(RECORDS PROVIDED Opens)
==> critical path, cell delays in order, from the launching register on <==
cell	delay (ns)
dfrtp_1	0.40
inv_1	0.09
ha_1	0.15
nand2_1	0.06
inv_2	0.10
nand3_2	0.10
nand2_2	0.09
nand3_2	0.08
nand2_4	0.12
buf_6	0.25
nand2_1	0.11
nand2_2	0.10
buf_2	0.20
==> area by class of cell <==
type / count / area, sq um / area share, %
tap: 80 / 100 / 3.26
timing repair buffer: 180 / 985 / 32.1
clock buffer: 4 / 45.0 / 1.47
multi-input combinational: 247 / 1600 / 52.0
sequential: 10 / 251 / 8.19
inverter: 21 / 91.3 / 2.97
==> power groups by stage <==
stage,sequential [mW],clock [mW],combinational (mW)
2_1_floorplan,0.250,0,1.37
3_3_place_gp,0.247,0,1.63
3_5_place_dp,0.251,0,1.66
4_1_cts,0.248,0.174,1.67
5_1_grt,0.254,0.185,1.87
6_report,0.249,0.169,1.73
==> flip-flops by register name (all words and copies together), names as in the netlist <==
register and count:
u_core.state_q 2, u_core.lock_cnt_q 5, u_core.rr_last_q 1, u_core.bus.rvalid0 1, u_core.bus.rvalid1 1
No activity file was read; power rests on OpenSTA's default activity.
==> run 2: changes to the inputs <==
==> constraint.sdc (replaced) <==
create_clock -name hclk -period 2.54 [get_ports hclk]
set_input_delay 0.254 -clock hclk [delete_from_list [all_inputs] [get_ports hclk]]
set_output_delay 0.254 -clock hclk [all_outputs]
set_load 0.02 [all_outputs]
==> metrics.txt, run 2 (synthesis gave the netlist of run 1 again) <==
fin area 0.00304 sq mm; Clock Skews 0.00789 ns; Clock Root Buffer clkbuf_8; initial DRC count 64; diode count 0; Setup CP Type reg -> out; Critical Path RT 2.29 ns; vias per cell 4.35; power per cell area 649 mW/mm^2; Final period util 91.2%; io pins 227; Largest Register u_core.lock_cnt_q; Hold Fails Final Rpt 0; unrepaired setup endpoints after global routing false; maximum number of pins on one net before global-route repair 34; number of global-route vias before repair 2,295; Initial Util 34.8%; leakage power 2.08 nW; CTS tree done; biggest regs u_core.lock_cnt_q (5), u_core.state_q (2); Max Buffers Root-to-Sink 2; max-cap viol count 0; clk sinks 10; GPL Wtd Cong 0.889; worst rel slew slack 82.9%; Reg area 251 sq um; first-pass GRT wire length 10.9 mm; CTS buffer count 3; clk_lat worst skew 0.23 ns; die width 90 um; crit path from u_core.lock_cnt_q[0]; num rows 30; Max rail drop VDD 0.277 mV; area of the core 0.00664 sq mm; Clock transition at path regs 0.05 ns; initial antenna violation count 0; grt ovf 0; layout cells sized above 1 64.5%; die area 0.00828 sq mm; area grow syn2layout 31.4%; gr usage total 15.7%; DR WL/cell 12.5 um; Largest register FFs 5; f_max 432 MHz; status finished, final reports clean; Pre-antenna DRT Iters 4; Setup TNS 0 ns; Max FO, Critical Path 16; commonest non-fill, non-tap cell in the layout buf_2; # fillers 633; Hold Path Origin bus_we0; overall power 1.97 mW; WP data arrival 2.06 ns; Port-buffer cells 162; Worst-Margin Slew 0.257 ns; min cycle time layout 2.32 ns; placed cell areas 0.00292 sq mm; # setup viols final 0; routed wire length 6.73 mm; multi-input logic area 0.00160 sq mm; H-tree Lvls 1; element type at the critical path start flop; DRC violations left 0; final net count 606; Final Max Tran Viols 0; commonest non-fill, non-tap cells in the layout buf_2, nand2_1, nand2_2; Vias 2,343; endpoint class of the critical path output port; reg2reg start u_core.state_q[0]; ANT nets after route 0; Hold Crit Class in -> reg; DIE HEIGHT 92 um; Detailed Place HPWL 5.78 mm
[src/rtl/ex313_mac_inverse_div_step.sv]
// One combinational restoring-division step: shift in the next dividend bit,
// subtract the divisor if it fits, and report the quotient bit.
module ex313_div_step #(
  parameter int unsigned WI = 8
) (
  input  logic [WI:0]   rem,
  input  logic          next_bit,
  input  logic [WI-1:0] divisor,
  output logic [WI:0]   rem_out,
  output logic          q_bit
);

  logic [WI:0] shifted;
  logic [WI:0] diff;

  // rem[WI] is always 0 after a restoring step; folding it into the
  // compare keeps the step correct for any input.
  assign shifted = {rem[WI-1:0], next_bit};
  assign diff    = shifted - {1'b0, divisor};
  assign q_bit   = rem[WI] | (shifted >= {1'b0, divisor});
  assign rem_out = q_bit ? diff : shifted;

endmodule
## src/rtl/flog_arbiter.sv

```systemverilog
// flog_arbiter: round-robin arbiter/sequencer sharing one bfloat16 log2 core
// among N_REQ requesters. One operation in flight at a time:
// IDLE (grant) -> ISSUE (start pulse) -> WAIT (core or watchdog) -> RESP.
//
// Ports:
//   clk, rst                      clock, asynchronous active-high reset
//   req_valid_i / req_data_i      per-requester operand, word i at [i*W +: W]
//   req_ready_o                   one-hot accept, only in IDLE
//   rsp_valid_o                   one-hot 1-cycle result strobe to owner
//   rsp_data_o / rsp_err_o        registered result and timeout flag
//   busy_o                        high whenever not IDLE
//   core_valid_o                  1-cycle start pulse to the core
//   core_sign_o/exp_o/fract_o     operand to the core, held from ISSUE on
//   core_valid_i                  core done pulse (only honoured in WAIT)
//   core_s_i/core_e_i/core_f_i    core result
module flog_arbiter #(
  parameter int unsigned N_REQ       = 4,
  parameter int unsigned EXP_WIDTH   = 8,
  parameter int unsigned FRACT_WIDTH = 7,
  parameter int unsigned TIMEOUT     = 64
) (
  input  logic                                         clk,
  input  logic                                         rst,
  input  logic [N_REQ-1:0]                             req_valid_i,
  input  logic [N_REQ*(1+EXP_WIDTH+FRACT_WIDTH)-1:0]   req_data_i,
  output logic [N_REQ-1:0]                             req_ready_o,
  output logic [N_REQ-1:0]                             rsp_valid_o,
  output logic [EXP_WIDTH+FRACT_WIDTH:0]               rsp_data_o,
  output logic                                         rsp_err_o,
  output logic                                         busy_o,
  output logic                                         core_valid_o,
  output logic                                         core_sign_o,
  output logic [EXP_WIDTH-1:0]                         core_exp_o,
  output logic [FRACT_WIDTH-1:0]                       core_fract_o,
  input  logic                                         core_valid_i,
  input  logic                                         core_s_i,
  input  logic [EXP_WIDTH-1:0]                         core_e_i,
  input  logic [FRACT_WIDTH-1:0]                       core_f_i
);

  localparam int unsigned W     = 1 + EXP_WIDTH + FRACT_WIDTH;
  localparam int unsigned PTR_W = (N_REQ > 1) ? $clog2(N_REQ) : 1;
  localparam int unsigned CNT_W = (TIMEOUT > 1) ? $clog2(TIMEOUT) : 1;

  localparam logic [1:0] S_IDLE  = 2'd0;
  localparam logic [1:0] S_ISSUE = 2'd1;
  localparam logic [1:0] S_WAIT  = 2'd2;
  localparam logic [1:0] S_RESP  = 2'd3;

  logic [1:0]       state;
  logic [1:0]       state_nxt;
  logic [PTR_W-1:0] ptr;
  logic [PTR_W-1:0] owner;
  logic [CNT_W-1:0] cnt;
  logic [W-1:0]     operand;
  logic [W-1:0]     result;
  logic             err;

  logic             grant_vld;
  logic [PTR_W-1:0] grant_idx;
  logic [PTR_W-1:0] ptr_inc;
  logic             timeout_c;
  logic [W-1:0]     req_word [N_REQ];

  // Unpack the flat operand bus into one word per requester.
  for (genvar i = 0; i < N_REQ; i++) begin : g_unpack
    assign req_word[i] = req_data_i[i*W +: W];
  end

  // Rotating priority scan starting at ptr; first valid requester wins.
  always_comb begin
    grant_vld = 1'b0;
    grant_idx = '0;
    for (int unsigned k = 0; k < N_REQ; k++) begin
      if (!grant_vld && req_valid_i[PTR_W'((32'(ptr) + k) % N_REQ)]) begin
        grant_vld = 1'b1;
        grant_idx = PTR_W'((32'(ptr) + k) % N_REQ);
      end
    end
  end

  assign ptr_inc   = PTR_W'((32'(grant_idx) + 1) % N_REQ);
  assign timeout_c = (cnt == CNT_W'(TIMEOUT - 1));

  // State register.
  always_ff @(posedge clk or posedge rst) begin
    if (rst) begin
      state <= S_IDLE;
    end else begin
      state <= state_nxt;
    end
  end

  // Next state and state-decoded outputs. req_ready_o is forced low while
  // rst is high so every output reads zero during reset.
  always_comb begin
    state_nxt    = state;
    req_ready_o  = '0;
    rsp_valid_o  = '0;
    core_valid_o = 1'b0;
    busy_o       = 1'b1;
    case (state)
      S_IDLE: begin
        busy_o = 1'b0;
        if (grant_vld) begin
          state_nxt = S_ISSUE;
          if (!rst) begin
            req_ready_o = N_REQ'(1) << grant_idx;
          end
        end
      end
      S_ISSUE: begin
        core_valid_o = 1'b1;
        state_nxt    = S_WAIT;
      end
      S_WAIT: begin
        if (core_valid_i || timeout_c) begin
          state_nxt = S_RESP;
        end
      end
      S_RESP: begin
        rsp_valid_o = N_REQ'(1) << owner;
        state_nxt   = S_IDLE;
      end
      default: begin
        state_nxt = S_IDLE;
      end
    endcase
  end

  // Datapath: grant bookkeeping, watchdog counter, result capture.
  always_ff @(posedge clk or posedge rst) begin
    if (rst) begin
      ptr     <= '0;
      owner   <= '0;
      cnt     <= '0;
      operand <= '0;
      result  <= '0;
      err     <= 1'b0;
    end else begin
      case (state)
        S_IDLE: begin
          if (grant_vld) begin
            operand <= req_word[grant_idx];
            owner   <= grant_idx;
            ptr     <= ptr_inc;
          end
        end
        S_ISSUE: begin
          cnt <= '0;
        end
        S_WAIT: begin
          // A core answer in the timeout cycle still counts as success.
          if (core_valid_i) begin
            result <= {core_s_i, core_e_i, core_f_i};
            err    <= 1'b0;
          end else if (timeout_c) begin
            result <= '0;
            err    <= 1'b1;
          end else begin
            cnt <= cnt + CNT_W'(1);
          end
        end
        default: begin
        end
      endcase
    end
  end

  assign core_sign_o  = operand[W-1];
  assign core_exp_o   = operand[W-2 -: EXP_WIDTH];
  assign core_fract_o = operand[FRACT_WIDTH-1:0];
  assign rsp_data_o   = result;
  assign rsp_err_o    = err;

endmodule

```

## config.mk

```make
export PLATFORM = sky130hd
export DESIGN_NAME = flog_arbiter
export DESIGN_NICKNAME = d
export VERILOG_FILES = /design/src/rtl/flog_arbiter.sv
export SDC_FILE = /design/constraint.sdc
export NUM_CORES = 1
export LEC_CHECK = 0
export BUFFER_PORTS_ARGS = -buffer_cell sky130_fd_sc_hd__buf_4
export CAP_MARGIN = 10
export CORE_UTILIZATION = 40
export CTS_CLUSTER_SIZE = 16
export DETAILED_ROUTE_END_ITERATION = 7
export PLACE_DENSITY_LB_ADDON = 0.3
export SLEW_MARGIN = 40
export SYNTH_ARGS = -nofsm -noshare
export SYNTH_HDL_FRONTEND = slang
export SYNTH_SLANG_ARGS = --single-unit
export TNS_END_PERCENT = 100
```

## constraint.sdc

```tcl
create_clock -name clk -period 3 [get_ports clk]
set_input_delay 0.75 -clock clk [delete_from_list [all_inputs] [get_ports clk]]
set_output_delay 0.75 -clock clk [all_outputs]
set_load 0.02 [all_outputs]
```

=== Word-level counts from Yosys, hierarchy flattened ===
Cells that the tools add are included.

* Register bits after elaboration: 45
* Bits of input ports: 87
* Output and inout bits: 43
* Logic and storage cells: 77

* $add $sub $neg: 5
* Magnitude comparators: 5
* Equality and inequality tests: 8
* Shift operators: 2
* Mux-type cells: 35
* Bitwise operators: 1
* Reductions and logical operators: 14

{| class="wikitable"
|+ Operators with widths
! operator !! count
|-
| $mux W16 || 4
|-
| $bmux W16 S2 || 1
|-
| $mux W4 || 4
|-
| $lt A2 B3 Y1 const B || 4
|-
| $mux W1 || 12
|-
| $mux W2 || 6
|-
| $mux W6 || 2
|-
| $pmux W6 S2 || 1
|-
| $bmux W1 S2 || 4
|-
| $ne A2 B2 Y1 const B || 4
|-
| $pmux W2 S4 || 1
|-
| $shl A1 B2 Y4 const A || 2
|-
| $add A6 B1 Y6 const B || 1
|-
| $eq A6 B6 Y1 const B || 1
|-
| $reduce_and A2 Y1 || 3
|-
| $add A2 B1 Y2 const B || 2
|-
| $add A2 B2 Y2 const B || 2
|-
| $eq A2 B2 Y1 const B || 2
|-
| $reduce_bool A2 Y1 || 2
|-
| $ge A3 B3 Y1 const B || 1
|-
| $logic_and A1 B1 Y1 || 3
|-
| $logic_not A1 Y1 || 3
|-
| $not A2 Y3 || 1
|-
| $reduce_and A3 Y1 || 1
|-
| 3 further kinds || 3
|}

=== Depth between registers and ports, before layout ===
Gate-level depths: netlist (run 1).

* Depth in word-level cells: 16
* Depth in mapped cells: 9
* Gate-level depth less buffers: 6

=== Worst setup path after synthesis (run 1) ===
OpenSTA, ideal clock, no wires.

* Path type: input-to-output
* Start point: input req_valid_i[2]
* End point: output req_ready_o[1]
* Arrival time: 2.168 ns
* Required time: 2.250 ns
* Setup slack: 0.082 ns
* Cell stages on the path: 5
* Path buffers: 1
* Path through: nor2b_1 -> a21o_1 -> a211o_1 -> buf_2 -> nor4_1

* Longest elaborated chain between the ends: 16
* Elaborated cells between the ends (all ways): 26
* Those cells by class: shift (1); mux (19); reduce/logical (6)

{| class="wikitable"
|+ RTL lines
! element !! RTL line !! source
|-
| from (decl) || 24 || <nowiki>input logic [N_REQ-1:0] req_valid_i,</nowiki>
|-
| $bmux W1 S2 || 75 || <nowiki>if (!grant_vld && req_valid_i[PTR_W'((32'(ptr) + k) % N_REQ)]) begin</nowiki>
|-
| $mux W1 (not written as such) || 75 ||
|-
| $mux W1 || 75 ||
|-
| $logic_not A1 Y1 || 75 ||
|-
| $logic_and A1 B1 Y1 || 75 ||
|-
| $mux W1 || 75 ||
|-
| $logic_not A1 Y1 || 75 ||
|-
| $logic_and A1 B1 Y1 || 75 ||
|-
| $mux W1 || 75 ||
|-
| $logic_not A1 Y1 || 75 ||
|-
| $logic_and A1 B1 Y1 || 75 ||
|-
| $mux W2 || 75 ||
|-
| $shl A1 B2 Y4 || 108 || <nowiki>req_ready_o = N_REQ'(1) << grant_idx;</nowiki>
|-
| $mux W4 || 107 || <nowiki>if (!rst) begin</nowiki>
|-
| $mux W4 * || 105 || <nowiki>if (grant_vld) begin</nowiki>
|-
| $mux W4 * || 102 || <nowiki>case (state)</nowiki>
|-
| to (decl) || 26 || <nowiki>output logic [N_REQ-1:0] req_ready_o,</nowiki>
|}

Mark *: on every way between the ends. The rest lies on a longest branch, timed or not. The select of a mux whose other input is x is not followed.

=== Worst setup path after layout (run 1) ===
Same ends and word-level chain as after synthesis.

==> flow_summary.toml, run 1 <==
[status]
status = "finished clean"

[final_layout]
post-route-util_pct = 62.08
num_antenna_cells = 0
drive_above_1_share_pct = 43.35
syn_to_final_growth_pct = 45.25
fin_nets = 437

[worst_setup_path]
path_class = "primary input to output pin"
critPathLaunchType = "primary input"
crit_arrival_ns = 1.95
required_ns = 2.25
crit_fanout = 7
end_kind = "output pin"

[timing]
whs_ns = 0.4207
grt_setup_unrepaired = "false"
finalSetupViolations = 0
max_slew_margin_pct = 53.70
fin_ws_ns = 0.3035
tightestPinTransition_ns = 0.6945
finalSetupTns_ns = 0
final-max-slew-violation-count = 0
fin_crit_ns = 2.696
min_period_over_period_pct = 89.88
hold_violations = 0
finalClockSkew_ns = 0.007970
fmax_ghz = 0.3709

[logic_synthesis]
synth_area_um2 = 2411
synth_seq_area_share_pct = 46.70
synth_top_area_share_pct = 46.70
synth_edf_count = 0
synthArstFlopShare_pct = 100.0
ys_types = 41
synthTopCellsByArea = "dfrtp_1 (47%), mux2i_1 (13%), a22o_1 (5.8%), o221ai_1 (5.8%), nand2_1 (4.4%)"
syn_area_per_cell_um2 = 10.86
ys.warnings.count = 0
syn-num-nets = 314
yosysTopAreaCell = "dfrtp_1"
synth-main-ff-cell = "dfrtp_1"
synth_seq_cells = 45
postSynthCellCount = 222

[cts]
cts_buffers = 5
cts_tree = "built"
post_cts_resized = 0
clk_latency_ns = 0.30
clockBufferDepth = 2
cts.clk_slew.worst_paths_ns = 0.09
postCtsSetupBuffers = 0
htreeDepth = 2
hold_buffers = 0
clockRootBuffer = "clkbuf_8"
cts_sinks = 45

[power]
finalPower_w = 0.003261
p_leak_nw = 1.850
ir_drop_mv = 0.4882
power.density_nw_per_um2 = 931.2

[floorplanning]
start_util_pct = 42.74
core-area_um2 = 5642
io_pins = 130
die_area_um2 = 6342
chipHeight_um = 79.64
die-width_um = 79.64
fp-row-count = 27

[drt]
dr.pass1.iters = 4
vias_per_cell = 5.239
drc = 0
wire_per_inst_um = 14.34
ant_nets = 0
drtIter0Drc = 83
dr_total_vias = 2190
wl_um = 5995

[grt]
grt_pass1_vias = 2027
grt_usage_pct = 19.59
grt.overflow.total = 0
antenna_found_initial = 0
grt_pass1_wl_um = 9494
grt_max_degree = 34

[worst_hold_path]
min_path_type = "primary input to async pin"

[placement]
io_buffers = 129
place_ws_ns = 0.3093
gp_congestion = 0.7506
dp_hpwl_um = 4636

[run]
drv_cap = 0
==> metal layers <==
| layer | vias to the layer above | part of all wire, % | wire, um | GRT usage [%] |
|---|---|---|---|---|
| met5 | - | 0 | 0 | 0 |
| met4 | 0 | 1.4 | 82 | 7.091 |
| li1 | 1069 | - | - | - |
| met3 | 8 | 9.3 | 556 | 5.600 |
| met1 | 1010 | 42 | 2505 | 24.34 |
| met2 | 103 | 48 | 2850 | 32.22 |
==> where the power goes <==
| group | leakage [nW] | total, W | switching (W) | internal, W |
|---|---|---|---|---|
| Sequential | 0.563 | 0.00106 | 0.000176 | 0.000881 |
| Clock | 0.0452 | 0.000394 | 0.000224 | 0.000170 |
| Combinational | 1.24 | 0.00181 | 0.000972 | 0.000839 |
| Total | 1.85 | 0.00326 | 0.00137 | 0.00189 |
==> layout make-up <==
class | count | area, um^2
flip-flops and latches | 45 | 1126
clock inverters | 3 | 25.02
inverters | 6 | 22.52
fillers | 478 | 2140
well taps | 72 | 90.09
repair buffers | 133 | 998.5
multi-input cells | 154 | 1171
clock buffers | 5 | 68.82
==> cell families after synthesis <==
family | share of synthesized area, %
mux | 14.22
buf+inv | 4.774
flops | 46.70
simple gates | 11.62
compound gates | 18.99
xor+xnor | 1.090
fa+ha+maj | 2.595
==> registers in the layout, summed over array words and instances, names as in the netlist <==
name        cells
state           2
operand        16
rsp_data_o     16
cnt             6
owner           2
ptr             2
rsp_err_o       1
==> cell usage in the layout (no fill, tap or decap), types with 3 or more instances in the layout <==
cell and n:
buf_4 133, dfrtp_1 45, mux2i_1 32, nand2_1 28
o221ai_1 16, a22o_1 16, nand2b_1 7, nor2_1 5
ha_1 5, clkbuf_8 5, inv_1 4, a21oi_1 4
o21ai_0 4, a21o_1 3, and3_1 3, a31oi_1 3
==> synth_stat cells (2+ instances only) <==
cell / instances
a21oi_1: 4
xnor2_1: 2
nor2_1: 5
nor2b_1: 2
a22o_1: 16
and3_1: 3
nor3b_1: 2
a31oi_1: 3
a21o_1: 3
o21ai_0: 4
ha_1: 5
inv_1: 5
buf_2: 8
buf_1: 2
nand2b_1: 7
nor4_1: 2
mux2i_1: 32
a32oi_1: 2
nor4b_1: 2
mux2_2: 2
o221ai_1: 16
dfrtp_1: 45
buf_6: 2
clkbuf_1: 4
nand2_1: 28
==> final timing paths <==
path | start | to | slack [ns] | depth (start not counted)
setup / recovery | req_valid_i[2] | req_ready_o[1] | 0.30 | 6
hold / removal | rst | ptr[0] | 0.42 | 2
min in group clk | operand[12] | operand[12] | 0.49 | 2
hold reg to reg | operand[12] | operand[12] | 0.49 | 2
max in group asynchronous | rst | operand[9] | 2.04 | 3
setup reg to reg | cnt[0] | rsp_data_o[11] | 0.81 | 5
==> worst max-delay path, cell delays in order <==
cell,delay [ns]
buf_4,0.12
nor2b_1,0.15
a21o_1,0.16
a211o_2,0.38
nor4_1,0.19
buf_4,0.19
==> metrics by stage <==
stage                     std cells  instance area [um^2]
final                           418                  3502
after detailed placement        410                  3408
after global placement          410                  3408
after floorplan                 222                  2411
after global routing            418                  3502
after CTS                       418                  3502
No activity file was read; power rests on OpenSTA's default activity.
==> run 2: changes to the inputs <==
Settings changed: ABC_CLOCK_PERIOD_IN_PS set to 3000, BUFFER_PORTS_ARGS -buffer_cell sky130_fd_sc_hd__buf_4 to -buffer_cell sky130_fd_sc_hd__buf_2.
==> run 2 against run 1 <==
Net effect: clock skew decreased by 0.0034 ns; register-to-register slack about the same; routed wire length decreased by 5.1%; die area unchanged; clock power increased by 19%; count of clock-buffer cells in the layout unchanged; critical path type unchanged; setup slack got worse by 0.0018 ns; largest cell class unchanged; non-clock buffer count decreased by 2; critical path depth unchanged.
==> flow_summary.toml, run 2 (synthesis gave the netlist of run 1 again) <==
[final_layout]
fin_nets = 435
num_antenna_cells = 0
layout_commonest_cell = "buf_2"
drive_above_1_share_pct = 43.02
mostFrequentLayoutCells = "buf_2 (129), dfrtp_1 (45), mux2i_1 (32)"
syn_to_final_growth_pct = 32.23

[run]
drv_cap = 0

[timing]
max_slew_margin_pct = 56.26
min_period_over_period_pct = 89.94
finalSetupViolations = 0
final-max-slew-violation-count = 0
fin_ws_ns = 0.3017
fmax_ghz = 0.3706
tightestPinTransition_ns = 0.6561
finalSetupTns_ns = 0
finalClockSkew_ns = 0.004615
fin_crit_ns = 2.698
grt_setup_unrepaired = "false"
hold_violations = 0

[worst_setup_path]
end_kind = "output pin"
required_ns = 2.25
crit_path_frequent_cell = "buf_2"
critPathLaunchType = "primary input"
crit_fanout = 7
r2r_cells = 7
r2r-end = "operand[13]"
crit_family = "compound AO/OA/AOI/OAI gates"
reg2reg_from = "state[0]"
slowest_delay_ns = 0.39
cp_slowest_cell = "a211o_2"
path_class = "primary input to output pin"
rrSetupSlack_ns = 0.81
crit_arrival_ns = 1.95
crit_chain = "buf_2 > nor2b_1 > a21o_1 > a211o_2 > nor4_1 > buf_2"
critPathBufInv = 2

[cts]
cts.clk_slew.worst_paths_ns = 0.08
cts_sinks = 45
clk_latency_ns = 0.30
htreeDepth = 2
postCtsSetupBuffers = 0
hold_buffers = 0
post_cts_resized = 0
cts_tree = "built"
clockBufferDepth = 2
clockRootBuffer = "clkbuf_8"
cts_buffers = 5

[grt]
grt_pass1_wl_um = 8901
grt_usage_pct = 18.33
grt_max_degree = 46
grt_pass1_vias = 1948
grt.overflow.total = 0
antenna_found_initial = 0

[power]
ir_drop_mv = 0.4410
power.density_nw_per_um2 = 986.9
p_leak_nw = 1.754

[placement]
dp_hpwl_um = 4213
gp_congestion = 0.8007
io_buffers = 129
place_ws_ns = 0.3096

[floorplanning]
core-area_um2 = 5642
chipHeight_um = 79.64
start_util_pct = 42.74
die-width_um = 79.64
fp-row-count = 27
die_area_um2 = 6342
io_pins = 130

[worst_hold_path]
hold_start = "operand[1]"
min_path_type = "flip-flop to flip-flop"
min_to = "operand[1]"
hold_depth = 2

[drt]
drc = 0
wire_per_inst_um = 13.68
dr.pass1.iters = 4
ant_nets = 0
dr_total_vias = 2131
drtIter0Drc = 84
wl_um = 5690
vias_per_cell = 5.123

[status]
status = "finished clean"
-- run 2: cell count changes in the layout (fill, tap and decap cells not counted) --
cell / change
bufinv_16: +1
inv_4: +1
inv_2: -1
buf_2: +129
clkinv_4: +1
inv_6: -2
buf_4: -131
-- run 2: per-layer routing --
metal  GRT usage, %  vias up  wire [um]
met4          6.000        0         66
met2          30.26      101       2624
met5              0        -          0
met1          23.26      957       2576
li1               -     1066          -
met3          4.686        7        423
-- run 2: worst max path at each step --
stage	start	to	slack, ns	depth (start not counted)
after floorplan	req_valid_i[2]	req_ready_o[1]	0.08	5
after global placement	req_valid_i[2]	req_ready_o[3]	0.35	6
after detailed placement	req_valid_i[2]	req_ready_o[1]	0.31	6
after CTS	req_valid_i[2]	req_ready_o[1]	0.31	6
after global routing	req_valid_i[2]	req_ready_o[3]	0.19	6
final	req_valid_i[2]	req_ready_o[3]	0.30	6
-- run 2: area by class of cell --
| class | instances | area, um^2 |
|---|---|---|
| inverter | 6 | 25.02 |
| tap | 72 | 90.09 |
| sequential | 45 | 1126 |
| fill | 501 | 2454 |
| timing repair buffer | 131 | 660.6 |
| multi-input combinational | 154 | 1171 |
| clock inverter | 3 | 46.29 |
| clock buffer | 5 | 68.82 |
-- run 2: power breakdown --
group / switching [W] / total [W] / internal [W]
Sequential: 0.000166 / 0.00105 / 0.000880
Combinational: 0.000960 / 0.00163 / 0.000673
Clock: 0.000218 / 0.000467 / 0.000249
-- run 2: per-stage QoR --
stage          utilization (%)  cells  total power, W  hold slack (ns)  instance area (um^2)
2_1_floorplan                -    222        0.002257           0.4909                  2411
3_3_place_gp             54.42    408        0.002663           0.4664                  3070
3_5_place_dp             54.47    408        0.002709           0.4678                  3073
4_1_cts                  56.51    416        0.003183           0.4900                  3188
5_1_grt                  56.51    416        0.003386           0.5100                  3188
6_report                 56.51    416        0.003146           0.4869                  3188
-- run 2: worst reg2reg max path: stages (launching register included) --
cell and delay, ns:
dfrtp_1 0.40, inv_1 0.08, ha_1 0.22, inv_1 0.08, a21o_1 0.16, buf_4 0.30
nand2b_1 0.57, o221ai_1 0.22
(RECORDS PROVIDED Closes)
## WHAT TO WORK ON
Extract every line above containing the word "hclk".

## YOUR RESPONSE
create_clock -name hclk -period 2.54 [get_ports hclk]
set_input_delay 0.254 -clock hclk [delete_from_list [all_inputs] [get_ports hclk]]
set_output_delay 0.254 -clock hclk [all_outputs]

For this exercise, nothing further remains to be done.